Fast Company Article for July 1999, by Vince Crarygreenspun.com : LUSENET : M.Ed./Extension Forums at UMD : One Thread |
Fast Company article for July 1999 "Enough is Enough" By Chuck Salter July-August 1999 Issue, page 121 Prepared by Vince Crary
"Enough is Enough" is an article I enjoyed reading. The article tells about a number of different people and how their lives have gotten out of control. By out of control, I mean their obsession with getting more has caused them to realize what they have is not necessarily what they desire.
Canyon Ranch Health Resort is a place people come to help refocus their lives. "When so many life goals seem attainable, what kind of life is desirable?" Canyon Ranch was started by Mel Zuckerman who by 1977 had built one of Tucson's top residential real-estate developments from scratch. Mel was a success, but he also had high blood pressure, was 50 pounds overweight, and his doctor told him he had the body of a 70 year old. Mel was not yet 50 at the time.

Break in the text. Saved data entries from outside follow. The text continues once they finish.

Source: an optimization exercise on an open RTL-to-GDS flow (aim: a short achievable clock period and few clock cycles). Production flows keep margins and buffers that such runs may drop.
The RTL was checked by simulation tests, not by an equivalence proof against the original design.
Power and IR drop assume default switching activity.

==> flow/design.v <==
module cs4200_core (
    input  wire        clk,
    input  wire        rst,           
    input  wire [29:0] prog_words,    
    output wire [31:0] imem_addr,
    input  wire [31:0] imem_rdata,
    output wire [31:0] dmem_addr,
    input  wire [31:0] dmem_rdata,
    output wire        dmem_we,
    output wire [3:0]  dmem_wstrb,
    output wire [31:0] dmem_wdata,
    output wire        halted,
    output wire        faulted,
    output wire [2:0]  fault_code,
    output wire [31:0] fault_pc,
    output wire [31:0] fault_info,
    input  wire [4:0]  dbg_addr,
    output wire [31:0] dbg_data
);
    localparam [2:0] F_MISALIGNED_DATA   = 3'd1;
    localparam [2:0] F_DMEM_RANGE        = 3'd2;
    localparam [2:0] F_MISALIGNED_TARGET = 3'd3;
    localparam [2:0] F_TARGET_RANGE      = 3'd4;
    reg [31:0] pc;                  
    reg        x0_valid,  x1_valid;
    reg [31:0] x0_pc,     x1_pc;
    reg [31:0] x0_a,      x1_a;         
    reg [31:0] x0_b,      x1_b;
    reg [4:0]  x0_rd,     x1_rd;
    reg        x0_wr,     x1_wr;        
    reg        x0_load,   x1_load;
    reg        x0_mem,    x1_mem;       
    reg        x0_branch, x1_branch;
    reg [2:0]  x0_f3,     x1_f3;
    reg        x0_alt,    x1_alt;       
    reg        x0_addop,  x1_addop;     
    reg        x0_pred,   x1_pred;      
    reg        x0_tseq,   x1_tseq;      
    reg [31:0] x0_tgt,    x1_tgt;       
    reg [31:0] x0_alt_pc, x1_alt_pc;    
    reg [31:0] m_a, m_b, m_sd;
    reg [2:0]  m_f3;
    reg        m_store;
    reg [31:0] regs [1:31];
    reg [31:1] zf;
    reg [63:0] bh_valid;
    reg [63:0] bh_taken;
    reg [31:0] nw_word [0:31];
    reg [4:0]  nw_tag  [0:31];
    reg [31:0] nw_valid;
    reg        halt_q;
    reg        fault_q;
    reg [2:0]  fault_code_q;
    reg [31:0] fault_pc_q;
    reg [31:0] fault_info_q;
    wire [31:0] prog_bytes = {prog_words, 2'b00};
    wire [31:0] rf_all [0:31];
    assign rf_all[0] = 32'd0;
    genvar g;
    generate
        for (g = 1; g < 32; g = g + 1) begin : rf_rd
            assign rf_all[g] = regs[g];
        end
    endgenerate
    wire [31:0] alu0, alu1;
    wire        eq0, eq1, lts0, lts1, ltu0, ltu1;
    cs4200_alu u_alu0 (.a(x0_a), .b(x0_b), .f3(x0_f3), .alt(x0_alt),
                       .y(alu0), .eq(eq0), .lt_s(lts0), .lt_u(ltu0));
    cs4200_alu u_alu1 (.a(x1_a), .b(x1_b), .f3(x1_f3), .alt(x1_alt),
                       .y(alu1), .eq(eq1), .lt_s(lts1), .lt_u(ltu1));
    wire [31:0] zx0 = x0_a ^ x0_b;
    wire [31:0] zx1 = x1_a ^ x1_b;
    wire        x0_zero = x0_alt ? eq0 : (!zx0[0] && (&(zx0[31:1] ~^ (x0_a[30:0] | x0_b[30:0]))));
    wire        x1_zero = x1_alt ? eq1 : (!zx1[0] && (&(zx1[31:1] ~^ (x1_a[30:0] | x1_b[30:0]))));
    wire [12:0] lo_sum = {1'b0, m_a[11:0]} + {1'b0, m_b[11:0]};
    wire [19:0] hx = m_a[31:12] ^ m_b[31:12];
    wire [18:0] ho = m_a[30:12] | m_b[30:12];
    wire        hi_zero = (&(hx[19:1] ~^ ho[18:0])) && (hx[0] == lo_sum[12]);
    wire [31:0] maddr = m_a + m_b;      
    wire        m_valid = (x0_valid && x0_mem) || (x1_valid && x1_mem);
    wire        mem_misaligned = (m_f3[1:0] == 2'b01 && lo_sum[0]) ||
                                 (m_f3[1:0] == 2'b10 && lo_sum[1:0] != 2'b00);
    wire        mem_bad   = mem_misaligned || !hi_zero;
    wire        mem_fault0 = x0_valid && x0_mem && mem_bad;
    wire        mem_fault1 = x1_valid && x1_mem && mem_bad;
    wire [31:0] rshift = dmem_rdata >> {lo_sum[1:0], 3'b000};
    reg  [31:0] load_val;
    always @(*) begin
        case (m_f3)
            3'b000:  load_val = {{24{rshift[7]}}, rshift[7:0]};
            3'b001:  load_val = {{16{rshift[15]}}, rshift[15:0]};
            3'b100:  load_val = {24'd0, rshift[7:0]};
            3'b101:  load_val = {16'd0, rshift[15:0]};
            default: load_val = rshift;
        endcase
    end
    reg [3:0] st_mask;
    always @(*) begin
        case (m_f3[1:0])
            2'b00:   st_mask = 4'b0001;
            2'b01:   st_mask = 4'b0011;
            default: st_mask = 4'b1111;
        endcase
    end
    assign dmem_addr  = {20'd0, lo_sum[11:0]};
    assign dmem_we    = m_valid && m_store && !mem_bad;
    assign dmem_wstrb = st_mask << lo_sum[1:0];
    assign dmem_wdata = m_sd << {lo_sum[1:0], 3'b000};
    wire [31:0] res0 = x0_load ? load_val : alu0;
    wire [31:0] res1 = x1_load ? load_val : alu1;
    function br_cond;
        input [2:0] f3;
        input eq, lt_s, lt_u;
        begin
            case (f3)
                3'b000:  br_cond = eq;
                3'b001:  br_cond = !eq;
                3'b100:  br_cond = lt_s;
                3'b101:  br_cond = !lt_s;
                3'b110:  br_cond = lt_u;
                default: br_cond = !lt_u;
            endcase
        end
    endfunction
    wire taken0 = x0_branch && br_cond(x0_f3, eq0, lts0, ltu0);
    wire taken1 = x1_branch && br_cond(x1_f3, eq1, lts1, ltu1);
    wire br_mis0 = taken0 && (x0_tgt[1:0] != 2'b00);
    wire br_mis1 = taken1 && (x1_tgt[1:0] != 2'b00);
    wire br_fault0 = x0_valid && taken0 && ((x0_tgt[1:0] != 2'b00) || (x0_tgt > prog_bytes));
    wire br_fault1 = x1_valid && taken1 && ((x1_tgt[1:0] != 2'b00) || (x1_tgt > prog_bytes));
    wire redir0 = x0_valid && (x0_pred != taken0) && !(taken0 && x0_tseq);
    wire redir1 = x1_valid && (x1_pred != taken1) && !(taken1 && x1_tseq);
    wire fault0 = mem_fault0 || br_fault0;
    wire fault1 = mem_fault1 || br_fault1;
    wire kill1  = fault0 || redir0;       
    wire new_fault = fault0 || (fault1 && !redir0);
    wire redirect  = redir0 || redir1;
    wire [31:0] redirect_pc = redir0 ? x0_alt_pc : x1_alt_pc;
    wire we0 = x0_valid && x0_wr && !mem_fault0;
    wire we1 = x1_valid && x1_wr && !mem_fault1 && !kill1;
    wire [31:0] w0 = imem_rdata;
    wire [31:0] w1 = nw_word[pc[6:2]];
    wire        hit = nw_valid[pc[6:2]] && (nw_tag[pc[6:2]] == pc[11:7]) && (pc[31:12] == 20'd0);
    wire        fetch_ok = (pc < prog_bytes);
    wire [4:0]  d0_rd, d0_rs1, d0_rs2, d1_rd, d1_rs1, d1_rs2;
    wire        d0_use1, d0_use2, d0_wr, d0_ld, d0_st, d0_br, d0_r, d0_lui, d0_aui, d0_alt, d0_addop;
    wire        d1_use1, d1_use2, d1_wr, d1_ld, d1_st, d1_br, d1_r, d1_lui, d1_aui, d1_alt, d1_addop;
    wire [2:0]  d0_f3, d1_f3;
    wire [31:0] d0_imm, d1_imm, d0_immb, d1_immb;
    cs4200_dec u_dec0 (.w(w0), .rd(d0_rd), .rs1(d0_rs1), .rs2(d0_rs2), .use1(d0_use1), .use2(d0_use2),
                       .wr(d0_wr), .ld(d0_ld), .st(d0_st), .br(d0_br), .r(d0_r), .lui(d0_lui),
                       .aui(d0_aui), .alt(d0_alt), .addop(d0_addop), .f3(d0_f3), .imm(d0_imm), .immb(d0_immb));
    cs4200_dec u_dec1 (.w(w1), .rd(d1_rd), .rs1(d1_rs1), .rs2(d1_rs2), .use1(d1_use1), .use2(d1_use2),
                       .wr(d1_wr), .ld(d1_ld), .st(d1_st), .br(d1_br), .r(d1_r), .lui(d1_lui),
                       .aui(d1_aui), .alt(d1_alt), .addop(d1_addop), .f3(d1_f3), .imm(d1_imm), .immb(d1_immb));
    wire xb0 = x0_valid && x0_wr;
    wire xb1 = x1_valid && x1_wr;
    wire [31:0] v01 = (xb1 && x1_rd == d0_rs1) ? res1 : (xb0 && x0_rd == d0_rs1) ? res0 : rf_all[d0_rs1];
    wire [31:0] v02 = (xb1 && x1_rd == d0_rs2) ? res1 : (xb0 && x0_rd == d0_rs2) ? res0 : rf_all[d0_rs2];
    wire [31:0] v11 = (xb1 && x1_rd == d1_rs1) ? res1 : (xb0 && x0_rd == d1_rs1) ? res0 : rf_all[d1_rs1];
    wire [31:0] v12 = (xb1 && x1_rd == d1_rs2) ? res1 : (xb0 && x0_rd == d1_rs2) ? res0 : rf_all[d1_rs2];
    wire [31:0] pc4 = pc + 32'd4;
    wire [31:0] pc8 = pc + 32'd8;
    wire [31:0] d0_a = d0_aui ? pc  : d0_lui ? 32'd0 : v01;
    wire [31:0] d1_a = d1_aui ? pc4 : d1_lui ? 32'd0 : v11;
    wire [31:0] d0_b = (d0_r || d0_br) ? v02 : d0_imm;
    wire [31:0] d1_b = (d1_r || d1_br) ? v12 : d1_imm;
    wire [31:0] tgt0 = pc  + d0_immb;
    wire [31:0] tgt1 = pc4 + d1_immb;
    function st_pred;
        input [31:0] w;
        begin
            st_pred = w[31] || ((w[19:15] == w[24:20]) ?
                                (w[14:12] == 3'b000 || w[14:12] == 3'b101 || w[14:12] == 3'b111) :
                                (w[14:12] == 3'b001 || w[14:12] == 3'b101 || w[14:12] == 3'b111));
        end
    endfunction
    wire [5:0] bh0 = pc[7:2];
    wire [5:0] bh1 = pc[7:2] + 6'd1;
    wire [4:0]  zr_idx  = (d0_rs2 == 5'd0) ? d0_rs1 : d0_rs2;
    wire        zr_x1   = xb1 && (x1_rd == zr_idx);
    wire        zr_x0   = xb0 && (x0_rd == zr_idx);
    wire        zr_val  = (zr_idx == 5'd0) ? 1'b1 : zr_x1 ? x1_zero : zr_x0 ? x0_zero : zf[zr_idx];
    wire        zr_known = (w0[14:13] == 2'b00) && ((d0_rs1 == 5'd0) || (d0_rs2 == 5'd0)) &&
                           !(zr_x1 && !x1_addop) && !(!zr_x1 && zr_x0 && !x0_addop);
    wire        pred0 = d0_br && (zr_known ? (zr_val ^ w0[12]) :
                                  bh_valid[bh0] ? bh_taken[bh0] : st_pred(w0));
    wire        pred1 = d1_br && (bh_valid[bh1] ? bh_taken[bh1] : st_pred(w1));
    wire d0_mem = d0_ld || d0_st;
    wire d1_mem = d1_ld || d1_st;
    wire raw = d0_wr && ((d1_use1 && d1_rs1 == d0_rd) || (d1_use2 && d1_rs2 == d0_rd));
    wire dual = hit && !pred0 && !raw && !(d0_mem && d1_mem) && !(d0_br && d1_mem);
    wire issue = fetch_ok && !redirect && !new_fault && !fault_q && !halt_q;
    integer i;
    always @(posedge clk) begin
        if (rst) begin
            pc           <= 32'd0;
            x0_valid     <= 1'b0;
            x1_valid     <= 1'b0;
            x0_mem       <= 1'b0;
            x1_mem       <= 1'b0;
            x0_wr        <= 1'b0;
            x1_wr        <= 1'b0;
            bh_valid     <= 64'd0;
            nw_valid     <= 32'd0;
            halt_q       <= 1'b0;
            fault_q      <= 1'b0;
            fault_code_q <= 3'd0;
            fault_pc_q   <= 32'd0;
            fault_info_q <= 32'd0;
            for (i = 1; i < 32; i = i + 1)
                regs[i] <= 32'd0;
            zf           <= {31{1'b1}};
        end else begin
            if (we0 && !(we1 && x1_rd == x0_rd)) begin
                regs[x0_rd] <= res0;
                zf[x0_rd]   <= (res0 == 32'd0);
            end
            if (we1) begin
                regs[x1_rd] <= res1;
                zf[x1_rd]   <= (res1 == 32'd0);
            end
            if (x0_valid && x0_branch) begin
                bh_valid[x0_pc[7:2]] <= 1'b1;
                bh_taken[x0_pc[7:2]] <= taken0;
            end
            if (x1_valid && x1_branch) begin
                bh_valid[x1_pc[7:2]] <= 1'b1;
                bh_taken[x1_pc[7:2]] <= taken1;
            end
            if (fetch_ok && pc[31:12] == 20'd0 && pc[11:2] != 10'd0) begin
                nw_word[pc[6:2] - 5'd1]  <= w0;
                nw_tag[pc[6:2] - 5'd1]   <= (pc[11:0] - 12'd4) >> 7;
                nw_valid[pc[6:2] - 5'd1] <= 1'b1;
            end
            x0_valid  <= issue;
            x1_valid  <= issue && dual;
            x0_pc     <= pc;
            x1_pc     <= pc4;
            x0_a      <= d0_a;
            x1_a      <= d1_a;
            x0_b      <= d0_b;
            x1_b      <= d1_b;
            x0_rd     <= d0_rd;
            x1_rd     <= d1_rd;
            x0_wr     <= d0_wr;
            x1_wr     <= d1_wr;
            x0_load   <= d0_ld;
            x1_load   <= d1_ld;
            x0_mem    <= d0_mem;
            x1_mem    <= d1_mem;
            x0_branch <= d0_br;
            x1_branch <= d1_br;
            x0_f3     <= d0_f3;
            x1_f3     <= d1_f3;
            x0_alt    <= d0_alt;
            x1_alt    <= d1_alt;
            x0_addop  <= d0_addop;
            x1_addop  <= d1_addop;
            x0_pred   <= pred0;
            x1_pred   <= pred1;
            x0_tseq   <= (d0_immb == 32'd4);
            x1_tseq   <= (d1_immb == 32'd4);
            x0_tgt    <= tgt0;
            x1_tgt    <= tgt1;
            x0_alt_pc <= pred0 ? pc4 : tgt0;
            x1_alt_pc <= pred1 ? pc8 : tgt1;
            if (d0_mem) begin
                m_a     <= v01;
                m_b     <= d0_imm;
                m_sd    <= v02;
                m_f3    <= d0_f3;
                m_store <= d0_st;
            end else begin
                m_a     <= v11;
                m_b     <= d1_imm;
                m_sd    <= v12;
                m_f3    <= d1_f3;
                m_store <= d1_st;
            end
            if (redirect)
                pc <= redirect_pc;
            else if (fetch_ok)
                pc <= pred0 ? tgt0 : !dual ? pc4 : pred1 ? tgt1 : pc8;
            if (!fault_q && !halt_q) begin
                if (new_fault) begin
                    fault_q <= 1'b1;
                    if (fault0) begin
                        fault_pc_q <= x0_pc;
                        if (mem_fault0) begin
                            fault_code_q <= mem_misaligned ? F_MISALIGNED_DATA : F_DMEM_RANGE;
                            fault_info_q <= maddr;
                        end else begin
                            fault_code_q <= br_mis0 ? F_MISALIGNED_TARGET : F_TARGET_RANGE;
                            fault_info_q <= x0_tgt;
                        end
                    end else begin
                        fault_pc_q <= x1_pc;
                        if (mem_fault1) begin
                            fault_code_q <= mem_misaligned ? F_MISALIGNED_DATA : F_DMEM_RANGE;
                            fault_info_q <= maddr;
                        end else begin
                            fault_code_q <= br_mis1 ? F_MISALIGNED_TARGET : F_TARGET_RANGE;
                            fault_info_q <= x1_tgt;
                        end
                    end
                end else if (!fetch_ok && !redirect) begin
                    halt_q <= 1'b1;
                end
            end
        end
    end
    assign imem_addr  = pc;
    assign halted     = halt_q;
    assign faulted    = fault_q;
    assign fault_code = fault_code_q;
    assign fault_pc   = fault_pc_q;
    assign fault_info = fault_info_q;
    assign dbg_data = rf_all[dbg_addr];
endmodule
module cs4200_alu (
    input  wire [31:0] a,
    input  wire [31:0] b,
    input  wire [2:0]  f3,
    input  wire        alt,
    output reg  [31:0] y,
    output wire        eq,
    output wire        lt_s,
    output wire        lt_u
);
    wire [31:0] sum  = a + b;
    wire [31:0] diff = a - b;
    assign lt_s = $signed(a) < $signed(b);
    assign lt_u = a < b;
    assign eq   = (a == b);
    wire [31:0] sra_out = $signed(a) >>> b[4:0];
    always @(*) begin
        case (f3)
            3'b000:  y = alt ? diff : sum;
            3'b001:  y = a << b[4:0];
            3'b010:  y = {31'd0, lt_s};
            3'b011:  y = {31'd0, lt_u};
            3'b100:  y = a ^ b;
            3'b101:  y = alt ? sra_out : (a >> b[4:0]);
            3'b110:  y = a | b;
            default: y = a & b;
        endcase
    end
endmodule
module cs4200_dec (
    input  wire [31:0] w,
    output wire [4:0]  rd,
    output wire [4:0]  rs1,
    output wire [4:0]  rs2,
    output wire        use1,    
    output wire        use2,    
    output wire        wr,      
    output wire        ld,
    output wire        st,
    output wire        br,
    output wire        r,       
    output wire        lui,
    output wire        aui,
    output wire        alt,     
    output wire        addop,   
    output wire [2:0]  f3,      
    output wire [31:0] imm,     
    output wire [31:0] immb     
);
    localparam [6:0] OP_R      = 7'b0110011;
    localparam [6:0] OP_I      = 7'b0010011;
    localparam [6:0] OP_LOAD   = 7'b0000011;
    localparam [6:0] OP_STORE  = 7'b0100011;
    localparam [6:0] OP_BRANCH = 7'b1100011;
    localparam [6:0] OP_LUI    = 7'b0110111;
    localparam [6:0] OP_AUIPC  = 7'b0010111;
    wire [6:0] opcode = w[6:0];
    wire [2:0] funct3 = w[14:12];
    wire [6:0] funct7 = w[31:25];
    assign rd  = w[11:7];
    assign rs1 = w[19:15];
    assign rs2 = w[24:20];
    wire [31:0] imm_i = {{20{w[31]}}, w[31:20]};
    wire [31:0] imm_s = {{20{w[31]}}, w[31:25], w[11:7]};
    wire [31:0] imm_u = {w[31:12], 12'b0};
    assign immb = {{19{w[31]}}, w[31], w[7], w[30:25], w[11:8], 1'b0};
    wire is_r  = (opcode == OP_R);
    wire is_i  = (opcode == OP_I);
    wire is_ld = (opcode == OP_LOAD);
    wire is_st = (opcode == OP_STORE);
    wire is_br = (opcode == OP_BRANCH);
    assign lui = (opcode == OP_LUI);
    assign aui = (opcode == OP_AUIPC);
    wire ok_r  = (funct7 == 7'b0000000) ||
                 (funct7 == 7'b0100000 && (funct3 == 3'b000 || funct3 == 3'b101));
    wire ok_i  = (funct3 == 3'b001) ? (funct7 == 7'b0000000) :
                 (funct3 == 3'b101) ? (funct7 == 7'b0000000 || funct7 == 7'b0100000) : 1'b1;
    wire ok_ld = (funct3 == 3'b000) || (funct3 == 3'b001) || (funct3 == 3'b010) ||
                 (funct3 == 3'b100) || (funct3 == 3'b101);
    wire ok_st = (funct3 == 3'b000) || (funct3 == 3'b001) || (funct3 == 3'b010);
    wire ok_br = (funct3 != 3'b010) && (funct3 != 3'b011);
    assign r   = is_r  && ok_r;
    wire   i   = is_i  && ok_i;
    assign ld  = is_ld && ok_ld;
    assign st  = is_st && ok_st;
    assign br  = is_br && ok_br;
    assign wr  = (r || i || ld || lui || aui) && (rd != 5'd0);
    assign use1 = r || i || ld || st || br;
    assign use2 = r || st || br;
    assign imm = st ? imm_s : (lui || aui) ? imm_u : imm_i;
    assign f3  = (r || i || br || ld || st) ? funct3 : 3'b000;
    assign alt = (r && funct7[5]) || (i && funct3 == 3'b101 && funct7[5]);
    assign addop = (lui || aui || ((r || i) && funct3 == 3'b000));
endmodule
==> flow/run.sh <==
#!/bin/bash
# synth_recipe.tcl (not shown) runs the flow's synth.tcl, then flattens the netlist and writes it again
# the make line also repeats each setting of config.mk as NAME=value (left out here)
make -C /OpenROAD-flow-scripts/flow DESIGN_CONFIG=/design/flow/config.mk WORK_HOME=/design/flow/orfs CLKGATE_MAP_FILE= SYNTH_SCRIPT=/design/flow/synth_recipe.tcl finish
==> flow/config.mk <==
export PLATFORM = sky130hd
export DESIGN_NAME = cs4200_core
export DESIGN_NICKNAME = cs4200_core
export VERILOG_FILES = /design/flow/design.v
export SDC_FILE = /design/flow/constraint.sdc
export NUM_CORES = 4
export LEC_CHECK = 0
export ABC_CLOCK_PERIOD_IN_PS = 4500
export CAP_MARGIN = 30
export CORE_MARGIN = 6
export CORE_UTILIZATION = 25
export SETUP_SLACK_MARGIN = 4.0
export SLEW_MARGIN = 40
==> flow/constraint.sdc <==
create_clock -name core_clock -period 8.5 [get_ports {clk}]
set_input_delay 1.7000 -clock core_clock [delete_from_list [all_inputs] [get_ports {clk}]]
set_output_delay 1.7000 -clock core_clock [all_outputs]
set_load 0.01 [all_outputs]
==> results of run 1 <==
[what timing repair did]
action,CTS
gates resized for setup,5185
pin swaps,1108
endpoints found under the setup margin,3822
setup buffers,1622
cloned,350
[cells in the mapped netlist (all sizes together), types with 158 or more instances]
cell type,number,area share (%)
dfxtp,239,2.6
a221oi,834,3.9
o31ai,737,3.0
inv,360,0.73
o21ai,892,2.4
xnor2,230,1.1
o22ai,177,0.60
a22o,816,3.8
nand2,2122,4.3
mux2i,315,1.7
nor2,1017,2.1
nand4,332,1.1
nand3,480,1.3
a222oi,158,0.85
clkbuf,1174,2.4
mux4,463,5.7
edfxtp,2682,43
or3,179,0.60
buf,588,1.7
nor3,291,0.79
a21oi,684,1.8
a22oi,757,3.1
ha,436,2.9
[per-stage QoR]
stage	std cells	area [um2]
detailed placement	27590	210800
floorplan	17940	186700
CTS	30190	268300
global placement	27500	208100
[power by group through the flow]
stage | Clock (uW) | Sequential [uW] | Combinational (uW)
3_5_place_dp | 0 | 19900 | 44700
3_3_place_gp | 0 | 20000 | 44100
2_1_floorplan | 0 | 18900 | 19800
4_1_cts | 15700 | 19300 | 57500
[per-layer routing]
layer	overflow	GRT usage, %
met3	0	33.87
met5	0	21.12
met1	0	49.41
met2	1	56.54
met4	0	37.68
[logic make-up after synthesis]
group,after synthesis
compound gates,6079
buf+inv,2132
flops,2921
simple gates,5109
mux,855
fa+ha+maj,443
other cells,1
xor+xnor,379
[how the worst max path moves through the flow]
stage	cells past startpoint	from	end	slack, ns
4_1_cts	25	x0_b[0]	regs[25][31]	2.58
3_3_place_gp	16	flop	x1_b[31]	0.76
3_5_place_dp	10	dbg_addr[0]	dbg_data[28]	1.09
2_1_floorplan	25	x0_b[2]	regs[17][0]	2.61
==> results.toml, run 1 <==
[floorplan]
die_height_um = 874.4
start_util_pct = 25.11
io_pins = 303
rows = 316
die_width_um = 874.4

[run_status]
status = "aborted with a tool error"
toolErrorMsg = "[ERROR GRT-0232] Routing congestion too high. Check the congestion heatmap in the GUI."
haltStage = "5_1_grt"

[logic_synthesis]
synth_top_family_by_area = "compound AO/OA/AOI/OAI gates"
netlist_area_mm2 = 0.1859
synthMuxAreaShare_pct = 7.829
synth_xor_xnor_area_share_pct = 1.785
yosysSeqAreaShare_pct = 45.89
synth.distinct_cells = 125
ys_ff_latch = 2921
synth_edf_count = 2682
synth-simple-area-share_pct = 12.66
synth_compound_area_share_pct = 24.00
synth-adder-area-share_pct = 3.009
synthCells = 17920
synth_area_per_cell_um2 = 10.38
synth_top_flop_cell = "edfxtp_1"
async_flop_share_pct = 0
yosys_warnings = 2

[placed_design]
port_buffers = 282
dpl.hpwl_um = 1033000
dpl_worst_slack_ns = 1.095
gp_congestion = 1.080

[clocking]
cts_buffer_depth = 4
ctsHoldBuffers = 0
root_buffer = "clkbuf_16"
cts_sinks = 2921
htreeDepth = 5
numCtsBuffers = 346

[grt]
grt_max_degree = 78
grt_use_total_pct = 45.73
overflow = 1
Testbench counts, summed over its fixed seeds: cycles 60,428.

Zuckerman's Canyon Ranch helps others like him turn their lives around. According to his doctor, Mel at age 71 has the body of a man 30 years younger. When is enough enough? What is important in life? How do we want to be remembered? Dan Baker, the center's clinical director and spiritual helmsman gets visitors to Canyon Ranch to answer these questions by thinking about their lives as if they were on their death beds.
An article like "Enough is Enough" should be read often. We all need to think about what matters most in our lives. We all get wrapped up in work and can lose focus. We all seem to think more is where it's at. I like Dan Bakers words, "It's hard to take time in the middle of a busy life just to think about what we have done and what we want to achieve," he says. "We have to find new ways to impose time-outs."
Again, I think this is an article we need to reread from time to time. I intend to make copies and send to our children and others.
-- Anonymous, August 05, 1999
Vince Crary,This is an excellent article as you mentioned. I found it also to be very useful. All of us can be accused of "chasing the carrot" with potential disaster awaiting use. We all need to visit "Waldon's Pond" from time to time. "Simplify, Simplify." If you have not read any of Steven Covey's works, you might. Well done!